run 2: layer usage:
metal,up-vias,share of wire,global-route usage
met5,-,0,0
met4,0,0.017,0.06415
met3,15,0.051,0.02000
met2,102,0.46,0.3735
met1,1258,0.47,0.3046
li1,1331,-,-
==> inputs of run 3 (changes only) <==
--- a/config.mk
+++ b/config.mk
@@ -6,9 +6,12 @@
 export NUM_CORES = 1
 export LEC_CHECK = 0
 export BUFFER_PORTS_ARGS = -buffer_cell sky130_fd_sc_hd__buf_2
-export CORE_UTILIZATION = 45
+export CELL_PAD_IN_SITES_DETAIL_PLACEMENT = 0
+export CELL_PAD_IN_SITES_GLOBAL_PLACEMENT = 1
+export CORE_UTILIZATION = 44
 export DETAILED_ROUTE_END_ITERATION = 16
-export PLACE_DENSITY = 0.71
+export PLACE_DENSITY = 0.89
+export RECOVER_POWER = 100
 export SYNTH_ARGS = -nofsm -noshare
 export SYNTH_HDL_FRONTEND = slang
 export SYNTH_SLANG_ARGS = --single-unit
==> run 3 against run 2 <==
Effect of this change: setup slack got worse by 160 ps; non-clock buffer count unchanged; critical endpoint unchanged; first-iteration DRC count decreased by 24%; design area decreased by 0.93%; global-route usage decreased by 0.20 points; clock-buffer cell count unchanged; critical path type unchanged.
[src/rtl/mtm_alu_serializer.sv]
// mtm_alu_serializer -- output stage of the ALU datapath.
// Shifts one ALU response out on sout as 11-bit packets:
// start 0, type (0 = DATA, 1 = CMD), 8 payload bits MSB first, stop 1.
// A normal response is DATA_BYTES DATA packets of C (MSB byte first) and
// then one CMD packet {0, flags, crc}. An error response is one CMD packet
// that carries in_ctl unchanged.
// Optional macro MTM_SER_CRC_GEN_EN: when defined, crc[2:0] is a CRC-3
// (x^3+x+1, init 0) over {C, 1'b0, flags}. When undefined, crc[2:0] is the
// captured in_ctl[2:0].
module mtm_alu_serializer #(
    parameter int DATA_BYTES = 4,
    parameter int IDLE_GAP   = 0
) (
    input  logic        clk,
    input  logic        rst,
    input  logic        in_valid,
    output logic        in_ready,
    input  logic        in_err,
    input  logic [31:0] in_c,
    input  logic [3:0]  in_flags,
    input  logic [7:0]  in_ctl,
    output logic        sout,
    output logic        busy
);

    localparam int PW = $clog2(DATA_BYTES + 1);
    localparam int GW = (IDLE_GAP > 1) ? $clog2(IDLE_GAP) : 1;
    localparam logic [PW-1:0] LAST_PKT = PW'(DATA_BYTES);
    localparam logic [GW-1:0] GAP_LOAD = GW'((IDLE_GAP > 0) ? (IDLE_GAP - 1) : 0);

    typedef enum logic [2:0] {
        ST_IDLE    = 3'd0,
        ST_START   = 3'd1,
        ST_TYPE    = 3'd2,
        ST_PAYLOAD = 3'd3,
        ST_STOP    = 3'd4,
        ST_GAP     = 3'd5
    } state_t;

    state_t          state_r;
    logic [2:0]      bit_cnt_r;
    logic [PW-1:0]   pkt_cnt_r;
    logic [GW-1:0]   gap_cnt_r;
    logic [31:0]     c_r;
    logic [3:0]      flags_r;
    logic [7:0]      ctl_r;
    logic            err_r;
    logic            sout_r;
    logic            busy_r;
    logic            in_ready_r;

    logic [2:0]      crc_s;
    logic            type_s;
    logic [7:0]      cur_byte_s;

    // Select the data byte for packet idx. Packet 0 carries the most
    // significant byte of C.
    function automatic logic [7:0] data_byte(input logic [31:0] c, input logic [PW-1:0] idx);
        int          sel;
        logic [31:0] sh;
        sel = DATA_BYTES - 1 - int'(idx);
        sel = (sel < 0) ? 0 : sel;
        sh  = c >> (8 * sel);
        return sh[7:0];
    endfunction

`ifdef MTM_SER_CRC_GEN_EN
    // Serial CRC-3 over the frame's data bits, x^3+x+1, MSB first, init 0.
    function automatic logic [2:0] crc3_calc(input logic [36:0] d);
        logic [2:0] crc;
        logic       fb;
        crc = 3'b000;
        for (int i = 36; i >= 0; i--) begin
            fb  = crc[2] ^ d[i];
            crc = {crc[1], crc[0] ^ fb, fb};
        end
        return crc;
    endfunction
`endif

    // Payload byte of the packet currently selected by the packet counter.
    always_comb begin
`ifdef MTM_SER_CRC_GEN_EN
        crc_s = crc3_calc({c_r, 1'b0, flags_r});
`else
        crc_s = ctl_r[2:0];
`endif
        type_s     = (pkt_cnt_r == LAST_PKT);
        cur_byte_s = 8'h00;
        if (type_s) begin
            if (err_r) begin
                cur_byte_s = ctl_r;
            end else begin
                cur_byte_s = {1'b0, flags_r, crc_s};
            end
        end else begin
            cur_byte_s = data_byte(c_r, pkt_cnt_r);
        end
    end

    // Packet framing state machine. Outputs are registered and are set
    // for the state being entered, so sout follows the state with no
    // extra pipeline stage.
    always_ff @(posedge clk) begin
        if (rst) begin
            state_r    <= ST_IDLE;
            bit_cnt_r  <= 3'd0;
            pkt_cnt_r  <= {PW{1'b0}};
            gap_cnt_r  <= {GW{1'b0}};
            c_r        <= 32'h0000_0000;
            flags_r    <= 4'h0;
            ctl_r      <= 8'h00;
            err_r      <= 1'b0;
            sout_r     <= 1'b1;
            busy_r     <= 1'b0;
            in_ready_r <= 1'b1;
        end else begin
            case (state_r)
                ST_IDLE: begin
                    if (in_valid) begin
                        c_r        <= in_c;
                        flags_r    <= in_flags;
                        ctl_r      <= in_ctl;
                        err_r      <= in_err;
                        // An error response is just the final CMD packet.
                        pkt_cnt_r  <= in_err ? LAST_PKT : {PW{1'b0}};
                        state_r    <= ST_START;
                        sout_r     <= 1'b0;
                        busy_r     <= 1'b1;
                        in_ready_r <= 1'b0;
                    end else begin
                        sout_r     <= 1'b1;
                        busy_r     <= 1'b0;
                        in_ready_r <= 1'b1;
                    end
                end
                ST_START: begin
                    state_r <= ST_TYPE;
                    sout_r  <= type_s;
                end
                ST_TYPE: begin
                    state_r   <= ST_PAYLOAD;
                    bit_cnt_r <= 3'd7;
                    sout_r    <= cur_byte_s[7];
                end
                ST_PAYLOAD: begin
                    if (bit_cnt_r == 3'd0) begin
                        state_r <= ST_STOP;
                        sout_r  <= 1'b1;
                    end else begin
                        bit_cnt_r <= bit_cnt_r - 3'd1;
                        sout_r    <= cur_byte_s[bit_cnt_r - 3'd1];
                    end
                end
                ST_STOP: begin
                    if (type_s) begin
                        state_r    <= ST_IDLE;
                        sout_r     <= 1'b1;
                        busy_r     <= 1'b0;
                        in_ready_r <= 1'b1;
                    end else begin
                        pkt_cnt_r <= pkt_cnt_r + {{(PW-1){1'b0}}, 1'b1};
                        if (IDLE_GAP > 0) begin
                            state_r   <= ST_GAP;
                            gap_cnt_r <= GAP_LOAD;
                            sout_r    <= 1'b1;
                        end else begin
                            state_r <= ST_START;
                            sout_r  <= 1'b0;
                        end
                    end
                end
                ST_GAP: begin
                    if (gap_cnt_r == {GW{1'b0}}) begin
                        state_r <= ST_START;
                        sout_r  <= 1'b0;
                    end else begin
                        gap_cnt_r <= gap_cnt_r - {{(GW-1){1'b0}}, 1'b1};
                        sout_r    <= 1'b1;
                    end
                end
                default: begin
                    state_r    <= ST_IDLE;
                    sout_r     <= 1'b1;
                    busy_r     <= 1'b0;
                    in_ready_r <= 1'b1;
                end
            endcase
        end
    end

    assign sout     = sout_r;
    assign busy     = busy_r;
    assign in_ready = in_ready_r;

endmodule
--
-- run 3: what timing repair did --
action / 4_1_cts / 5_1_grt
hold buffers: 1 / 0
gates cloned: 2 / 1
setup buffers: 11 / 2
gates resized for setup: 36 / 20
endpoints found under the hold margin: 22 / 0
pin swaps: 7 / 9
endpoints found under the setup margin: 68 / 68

Task to carry out — Please give back, exactly as it stands above, the stretch from the line with "CELL_PAD_IN_SITES_GLOBAL_PLACEMENT = 1" through the line with "run 3 against", and no line outside it.

Answer to the exercise —
+export CELL_PAD_IN_SITES_GLOBAL_PLACEMENT = 1
+export CORE_UTILIZATION = 44
 export DETAILED_ROUTE_END_ITERATION = 16
-export PLACE_DENSITY = 0.71
+export PLACE_DENSITY = 0.89
+export RECOVER_POWER = 100
 export SYNTH_ARGS = -nofsm -noshare
 export SYNTH_HDL_FRONTEND = slang
 export SYNTH_SLANG_ARGS = --single-unit
==> run 3 against run 2 <==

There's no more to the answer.